UPDATED January 15th at 4:00 pm with reaction to the Senate budget proposal and further information on funding for CPS.
For Immediate Release
Contact: Peter Clark, [email protected].org, 512-473-2274
Great Start on Education Funding in House Budget; First Step on Student Mental Health Funding in House Budget But Not Senate Budget; Gaps in Funding Remain in Both Proposals, Including for ECI for Toddlers with Disabilities
Austin - Following the release of the Texas House of Representatives’ proposed state budget for fiscal years 2020-2021 as well as the budget proposal from the Texas Senate, Stephanie Rubin, CEO of Texans Care for Children, released the following statement:
“The House’s budget proposal is a great start, although there are key priorities for kids that are missing from this first draft and the Senate’s budget proposal. As the Legislature builds on this proposal over the next few months, Texans will need to make sure legislators make additional strategic investments to reach some important goals, such as keeping open Early Childhood Intervention programs for toddlers with disabilities.
“We’re excited to see the proposed $7 billion increase in education funding. The proposed increase in the Senate budget is significantly smaller. We appreciate that state leaders have made school finance a top priority for this session. As legislators work on a school finance plan to distribute that funding, they need to follow the School Finance Commission’s recommendation to invest in full-day, high-quality pre-k so kids are ready for kindergarten on day one and strong readers by third grade. The state currently only funds a half-day of pre-k for students who meet the eligibility criteria, although some districts pull funds from other areas to provide a full-day program. As our recent report demonstrated, districts are hurting from the pre-k cuts the Legislature made last session and are eager to offer full-day programs as long as the state provides adequate funding.

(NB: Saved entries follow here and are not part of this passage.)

From an optimization exercise on the open Yosys and OpenROAD flow, aimed at small area; shortcuts taken in it are not production practice.
Only simulation tests tie the RTL to the original design; equivalence was not proved.
The clock port is modelled as an ideal driver; clocking choices that lean on that would not hold on a real chip.
No activity file was given, so power comes from the tool's default toggle rates.

==> flow/design.v <==
module nezoba_maptab (
    input  wire        cfg0,      
    input  wire        cfg1,      
    input  wire        cfg2,      
    input  wire        cfg15,     
    input  wire [3:0]  step,
    input  wire [14:0] p,         
    input  wire        tphase,    
    output wire        press,     
    output wire        bad        
);
    wire [15:0] q    = {5'b00000, p[14:4]};         
    wire        s0   = (step == 4'd0);
    wire        s1   = (step == 4'd1);
    wire        s2   = (step == 4'd2);
    wire        s3   = (step == 4'd3);
    wire c0_press  = cfg0 & q[step];
    wire c1_press  = cfg1 & ((s0 & p[8]) | ((s1 | s2 | s3) & p[9])) & (tphase | s1 | s2);
    wire c2_press  = cfg2 & (step == 4'd5) & p[9];
    wire c15_press = cfg15 & s1 & p[1];
    assign press = c0_press | c1_press | c2_press | c15_press;
    assign bad   = cfg15 & ((s0 & p[0]) | (s2 & p[1]));
endmodule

“We’re glad to see the proposed budget includes the $54 million that TEA requested for a new initiative to boost support for student mental health and address other school safety issues. We are disappointed that the Senate budget currently excludes funding for this effort. To ensure we make real progress for students across more than 1,000 school districts, legislators will need to further increase funding. Given the high level of interest in boosting school safety, preventing youth suicides, addressing student trauma after Hurricane Harvey, and supporting student mental health to improve both academics and behavior, we’re optimistic that the Legislature will build on this initial proposal. We’re also pleased to see the House and Senate budget includes a $12 million increase for Children’s Community Mental Health and the funding TEA requested for compensatory services for students in special education, including students receiving services due to Emotional Disturbance.
“We’re concerned that the House and Senate budget drafts excludes the $71 million needed to keep Early Childhood Intervention programs up and running for babies and toddlers with Down syndrome, autism, speech delays, and other disabilities and development delays. HHSC has made clear to the Legislature that an additional $71 million is needed after 18 ECI programs closed down amid inadequate state funding over the last eight years, yet the budget only includes a small $4 million increase for ECI. As we documented in our recent report, state funding for ECI has already fallen from $484 per child in 2012 to $412 in 2018.

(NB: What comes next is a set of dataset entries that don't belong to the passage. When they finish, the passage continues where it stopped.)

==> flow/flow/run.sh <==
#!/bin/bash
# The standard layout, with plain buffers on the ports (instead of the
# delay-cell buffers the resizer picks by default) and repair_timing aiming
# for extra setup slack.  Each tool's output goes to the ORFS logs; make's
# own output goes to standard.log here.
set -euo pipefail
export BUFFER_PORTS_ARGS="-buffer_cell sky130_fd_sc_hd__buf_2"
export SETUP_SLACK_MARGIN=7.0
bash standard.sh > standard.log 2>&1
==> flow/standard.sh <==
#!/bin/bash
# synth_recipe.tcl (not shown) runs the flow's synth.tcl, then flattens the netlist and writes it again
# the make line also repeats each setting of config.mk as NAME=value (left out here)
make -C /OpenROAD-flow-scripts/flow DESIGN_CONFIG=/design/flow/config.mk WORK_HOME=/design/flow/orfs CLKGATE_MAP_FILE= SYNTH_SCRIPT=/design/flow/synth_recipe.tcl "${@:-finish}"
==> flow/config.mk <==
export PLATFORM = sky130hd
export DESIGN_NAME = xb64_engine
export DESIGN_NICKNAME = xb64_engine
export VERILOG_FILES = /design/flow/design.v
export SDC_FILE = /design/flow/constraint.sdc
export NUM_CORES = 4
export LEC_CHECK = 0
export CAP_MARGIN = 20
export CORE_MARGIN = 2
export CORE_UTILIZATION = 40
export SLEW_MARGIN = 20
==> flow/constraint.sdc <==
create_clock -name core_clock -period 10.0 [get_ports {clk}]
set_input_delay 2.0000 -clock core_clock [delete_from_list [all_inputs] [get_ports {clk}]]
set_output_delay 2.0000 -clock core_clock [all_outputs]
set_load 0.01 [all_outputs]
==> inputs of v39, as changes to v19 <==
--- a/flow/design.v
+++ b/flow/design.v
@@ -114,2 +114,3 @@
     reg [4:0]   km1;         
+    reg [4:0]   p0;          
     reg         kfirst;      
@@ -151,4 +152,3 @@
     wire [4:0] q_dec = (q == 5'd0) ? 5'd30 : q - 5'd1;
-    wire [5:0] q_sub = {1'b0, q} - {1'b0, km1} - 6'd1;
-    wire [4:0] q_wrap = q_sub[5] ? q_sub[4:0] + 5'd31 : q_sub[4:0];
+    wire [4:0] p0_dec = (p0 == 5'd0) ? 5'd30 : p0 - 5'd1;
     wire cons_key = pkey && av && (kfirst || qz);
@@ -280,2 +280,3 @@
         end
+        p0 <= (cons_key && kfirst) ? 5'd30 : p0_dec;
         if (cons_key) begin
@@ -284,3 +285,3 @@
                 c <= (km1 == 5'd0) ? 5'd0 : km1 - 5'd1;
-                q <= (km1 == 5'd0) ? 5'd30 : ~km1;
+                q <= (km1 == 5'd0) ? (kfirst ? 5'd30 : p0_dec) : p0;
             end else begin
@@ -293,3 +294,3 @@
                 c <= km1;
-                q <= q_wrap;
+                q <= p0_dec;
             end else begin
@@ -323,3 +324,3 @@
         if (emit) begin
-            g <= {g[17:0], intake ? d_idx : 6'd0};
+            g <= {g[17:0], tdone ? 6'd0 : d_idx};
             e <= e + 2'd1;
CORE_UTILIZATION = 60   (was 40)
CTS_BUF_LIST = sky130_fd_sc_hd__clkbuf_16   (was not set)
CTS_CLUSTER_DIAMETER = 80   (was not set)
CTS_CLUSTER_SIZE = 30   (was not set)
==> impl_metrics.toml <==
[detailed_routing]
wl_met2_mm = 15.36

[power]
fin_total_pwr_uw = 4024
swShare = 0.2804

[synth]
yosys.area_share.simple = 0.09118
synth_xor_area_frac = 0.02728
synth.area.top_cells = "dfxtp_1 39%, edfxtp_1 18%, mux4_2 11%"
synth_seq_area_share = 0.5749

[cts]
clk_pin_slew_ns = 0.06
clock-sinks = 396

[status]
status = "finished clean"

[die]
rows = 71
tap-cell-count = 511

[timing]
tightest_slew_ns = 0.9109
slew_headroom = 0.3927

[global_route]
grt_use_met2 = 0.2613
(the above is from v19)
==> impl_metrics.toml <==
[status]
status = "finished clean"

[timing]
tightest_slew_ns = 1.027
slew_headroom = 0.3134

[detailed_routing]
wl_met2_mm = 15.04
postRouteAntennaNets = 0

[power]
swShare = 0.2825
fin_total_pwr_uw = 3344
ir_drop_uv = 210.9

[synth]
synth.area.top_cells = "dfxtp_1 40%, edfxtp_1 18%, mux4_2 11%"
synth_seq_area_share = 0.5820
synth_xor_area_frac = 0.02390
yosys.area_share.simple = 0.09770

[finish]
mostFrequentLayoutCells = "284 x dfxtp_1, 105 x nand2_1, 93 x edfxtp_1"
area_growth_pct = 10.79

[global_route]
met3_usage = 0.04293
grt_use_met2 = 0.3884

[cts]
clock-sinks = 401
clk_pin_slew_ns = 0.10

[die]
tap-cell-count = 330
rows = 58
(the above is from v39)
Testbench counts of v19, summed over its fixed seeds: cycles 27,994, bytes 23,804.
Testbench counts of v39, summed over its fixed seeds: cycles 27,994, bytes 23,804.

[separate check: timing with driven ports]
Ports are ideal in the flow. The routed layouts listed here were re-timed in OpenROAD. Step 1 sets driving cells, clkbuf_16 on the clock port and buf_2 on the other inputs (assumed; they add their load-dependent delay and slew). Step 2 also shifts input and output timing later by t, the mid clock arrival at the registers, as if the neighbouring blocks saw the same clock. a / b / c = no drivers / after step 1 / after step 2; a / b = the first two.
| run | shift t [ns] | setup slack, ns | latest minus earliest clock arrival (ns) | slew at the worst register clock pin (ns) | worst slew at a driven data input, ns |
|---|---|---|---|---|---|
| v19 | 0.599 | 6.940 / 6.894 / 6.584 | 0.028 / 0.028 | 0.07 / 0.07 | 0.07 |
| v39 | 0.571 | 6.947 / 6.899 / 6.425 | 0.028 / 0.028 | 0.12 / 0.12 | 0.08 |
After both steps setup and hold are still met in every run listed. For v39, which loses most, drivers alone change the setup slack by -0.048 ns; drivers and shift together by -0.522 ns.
Context: an optimization exercise on an open-source flow, tuned for small area. The choices shown serve that exercise and are no tape-out recipe. Function was checked by simulation only, so behaviour that the tests miss may differ from the original. Power figures rest on the tool's default switching activity, not on a simulated workload.

==> flow/design.v <==
module owir_sync #(
    parameter WIDTH  = 1,
    parameter STAGES = 2,
    parameter [WIDTH-1:0] RESET_VAL = {WIDTH{1'b1}}
) (
    input  wire             clk,
    input  wire             rst,
    input  wire [WIDTH-1:0] d,
    output wire [WIDTH-1:0] q
);
    reg [WIDTH-1:0] stage [0:STAGES-1];
    integer i;
    always @(posedge clk) begin
        if (rst) begin
            for (i = 0; i < STAGES; i = i + 1)
                stage[i] <= RESET_VAL;
        end else begin
            stage[0] <= d;
            for (i = 1; i < STAGES; i = i + 1)
                stage[i] <= stage[i-1];
        end
    end
    assign q = stage[STAGES-1];
endmodule
Background: an optimization exercise with open tools, aiming at small area, a short achievable clock period and few clock cycles. Do not read the settings as production practice. Only simulation tests tie the RTL to the original design; equivalence was not proved.

==> flow/design.v <==
module afb_eval (
    input  wire [15:0] cnt,
    input  wire        busy_in,
    input  wire [3:0]  started_in,
    input  wire [7:0]  port_in,
    input  wire        cmpie,
    input  wire        cmpf_in,
    input  wire [15:0] cmp,
    input  wire [15:0] start0,
    input  wire [15:0] start1,
    input  wire [15:0] start2,
    input  wire [15:0] start3,
    output reg         busy_out,
    output reg  [3:0]  started_out,
    output reg  [7:0]  port_out,
    output reg         cmpf_out
);
    always @* begin
        busy_out    = busy_in;
        started_out = started_in;
        port_out    = port_in;
        cmpf_out    = cmpf_in;
        if (busy_in) begin
            if (cnt >= start0) begin started_out[0] = 1'b1; port_out[0] = 1'b1; end
            if (cnt >= start1) begin started_out[1] = 1'b1; port_out[1] = 1'b1; end
            if (cnt >= start2) begin started_out[2] = 1'b1; port_out[2] = 1'b1; end
            if (cnt >= start3) begin started_out[3] = 1'b1; port_out[3] = 1'b1; end
            if (started_out == 4'b1111) busy_out = 1'b0;
        end
        if (cnt == cmp) begin
            cmpf_out = 1'b1;
            if (cmpie) port_out[3:0] = 4'b0000;
        end
    end
endmodule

“The Legislature also has much more work to do adequately fund Child Protective Services, keep more children safely with their families rather entering foster care, and ensure that when children do enter foster care they are safe, recovering from trauma, and thriving. The Legislature must build on the progress it made on Child Protective Services challenges over the last two years. While the Legislature’s previous investments reduced caseloads for caseworkers assigned to abuse and neglect investigations, the state still has dangerously high caseloads for those caseworkers assigned to support youth in foster care. For this session, DFPS previously requested $324 million in “exceptional items” to cover CPS priorities, not including efforts to reduce caseloads or implement the new federal Family First Prevention Services Act. We continue to analyze the new budget proposals, but thus far we have not identified any funding in the first draft of the budget for the CPS exceptional items. There is an increase of $141 million in the base budget for CPS in the House budget, which is largely focused on maintaining current services to a growing state.
“A number of other funding priorities are critical to children, including those involved with CPS. To improve maternal health and to keep more children safely with their families instead of entering foster care, it will be important to make smart investments in substance use treatment and recovery. Similarly, Legislators should invest in Prevention and Early Intervention services to prevent abuse and neglect, strengthen families, and place children on a healthy path in life. Additionally, to ensure appropriate medical care for children in foster care, low-income children, low-income pregnant women, and Texans with disabilities, we call on the Legislature to fully fund Medicaid.
“The budget is the most important bill of the legislative session. The budget decisions that state leaders make over the next few months will demonstrate their values, their compassion for kids, and their commitment to a strong future for Texas. We look forward to working with legislators to ensure that the final state budget meets the needs of Texas children.”